Fortunately, IT infrastructure leases can be converted to a Consumption Based Finance (CBF) model where they are treated like a utility with variable use and payment terms. Under a service agreement, companies only pay for what their workloads use in the CBF model. This keeps IT infrastructure off the balance sheet and noted as an expense while also reducing operating expenditures (opex) by eliminating payments for unused IT infrastructure.
This white paper provides essential information to CFOs and CIOs on how to convert IT infrastructure leases to a CBF (utility) model.
The 100 US companies with the largest dollar value of leasing obligations recently reported the material impact to their balance sheets due to ASC 842. 76% of them reported that there will be a material impact resulting from the transfer of most right-of-use assets and liabilities on the corporate balance sheet. Another 20% are still analyzing the potential impacts of the new standard.
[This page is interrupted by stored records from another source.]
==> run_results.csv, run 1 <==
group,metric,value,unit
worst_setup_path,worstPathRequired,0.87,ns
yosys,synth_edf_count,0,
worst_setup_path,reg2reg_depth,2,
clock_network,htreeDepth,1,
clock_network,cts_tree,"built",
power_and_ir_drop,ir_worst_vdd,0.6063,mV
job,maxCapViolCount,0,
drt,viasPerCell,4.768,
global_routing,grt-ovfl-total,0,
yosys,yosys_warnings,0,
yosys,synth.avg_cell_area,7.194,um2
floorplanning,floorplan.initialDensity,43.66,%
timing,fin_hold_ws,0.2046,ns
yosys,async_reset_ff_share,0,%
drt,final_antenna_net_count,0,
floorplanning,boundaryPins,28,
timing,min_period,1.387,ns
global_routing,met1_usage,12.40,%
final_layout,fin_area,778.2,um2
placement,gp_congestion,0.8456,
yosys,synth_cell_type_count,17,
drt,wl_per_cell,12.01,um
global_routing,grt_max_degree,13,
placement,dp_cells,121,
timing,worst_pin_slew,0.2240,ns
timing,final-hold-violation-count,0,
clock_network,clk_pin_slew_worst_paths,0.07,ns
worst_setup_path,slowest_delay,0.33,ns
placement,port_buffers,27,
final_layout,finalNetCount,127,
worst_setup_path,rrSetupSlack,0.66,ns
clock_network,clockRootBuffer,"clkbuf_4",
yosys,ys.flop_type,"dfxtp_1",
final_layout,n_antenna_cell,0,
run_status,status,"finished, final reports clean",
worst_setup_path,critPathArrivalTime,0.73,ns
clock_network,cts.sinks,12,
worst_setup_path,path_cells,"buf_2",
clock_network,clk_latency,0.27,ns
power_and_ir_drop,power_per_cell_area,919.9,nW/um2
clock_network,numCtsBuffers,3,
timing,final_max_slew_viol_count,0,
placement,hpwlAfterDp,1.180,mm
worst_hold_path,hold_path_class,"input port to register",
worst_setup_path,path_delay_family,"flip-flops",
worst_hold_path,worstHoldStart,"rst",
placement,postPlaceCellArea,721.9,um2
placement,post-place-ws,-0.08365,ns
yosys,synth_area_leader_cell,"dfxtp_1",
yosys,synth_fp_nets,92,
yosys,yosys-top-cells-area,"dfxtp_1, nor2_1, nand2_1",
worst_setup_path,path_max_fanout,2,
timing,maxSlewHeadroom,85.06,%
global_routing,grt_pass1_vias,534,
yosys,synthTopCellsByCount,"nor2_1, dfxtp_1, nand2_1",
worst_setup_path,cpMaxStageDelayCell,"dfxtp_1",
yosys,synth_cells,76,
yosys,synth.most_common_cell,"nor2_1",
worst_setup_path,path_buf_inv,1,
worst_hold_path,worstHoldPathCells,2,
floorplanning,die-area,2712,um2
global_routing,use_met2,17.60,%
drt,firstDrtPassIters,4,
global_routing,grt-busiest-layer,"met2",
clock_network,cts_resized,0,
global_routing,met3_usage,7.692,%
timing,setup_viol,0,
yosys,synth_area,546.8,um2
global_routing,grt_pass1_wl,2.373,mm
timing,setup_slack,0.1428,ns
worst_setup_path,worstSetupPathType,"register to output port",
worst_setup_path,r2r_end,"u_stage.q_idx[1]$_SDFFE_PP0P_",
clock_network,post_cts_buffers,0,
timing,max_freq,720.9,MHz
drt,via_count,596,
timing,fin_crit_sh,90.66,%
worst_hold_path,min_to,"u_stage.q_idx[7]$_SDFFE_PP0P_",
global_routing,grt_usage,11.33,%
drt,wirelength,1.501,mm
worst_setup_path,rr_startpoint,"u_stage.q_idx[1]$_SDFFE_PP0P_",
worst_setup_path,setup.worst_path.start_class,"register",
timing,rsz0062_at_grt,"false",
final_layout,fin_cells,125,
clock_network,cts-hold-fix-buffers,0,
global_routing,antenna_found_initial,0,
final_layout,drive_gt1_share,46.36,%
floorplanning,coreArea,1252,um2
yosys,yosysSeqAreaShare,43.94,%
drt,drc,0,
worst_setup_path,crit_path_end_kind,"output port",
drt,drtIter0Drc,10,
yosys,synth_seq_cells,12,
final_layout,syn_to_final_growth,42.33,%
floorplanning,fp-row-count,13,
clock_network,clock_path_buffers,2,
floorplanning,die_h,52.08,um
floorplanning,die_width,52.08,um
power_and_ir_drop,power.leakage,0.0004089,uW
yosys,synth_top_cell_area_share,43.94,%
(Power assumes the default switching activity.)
Only 8% provided quantitative estimates of the material impact to the balance sheet, which ranged from $1.2 billion to $13 billion.
IT infrastructure is a subset of these enormous corporate leasing obligations and can be converted to a CBF (utility) model for companies who wish to limit the impact of ASC 842 on their balance sheet, while also lowering opex across the data center. Figure 4 summarizes the current state of operating leases and the two options of either maintaining the status quo beginning in 2019 and reporting the leases on the balance sheet or moving to a CBF (utility) model with 6fusion and Winthrop.
With 6fusion metering software and the CBF (utility) model, CIOs also gain the flexibility and scalability found with cloud solutions, but now gained for on-premises needs related to security, control and compliance. 6fusion past projects include converged, hyper-converged, storage and servers across a data center.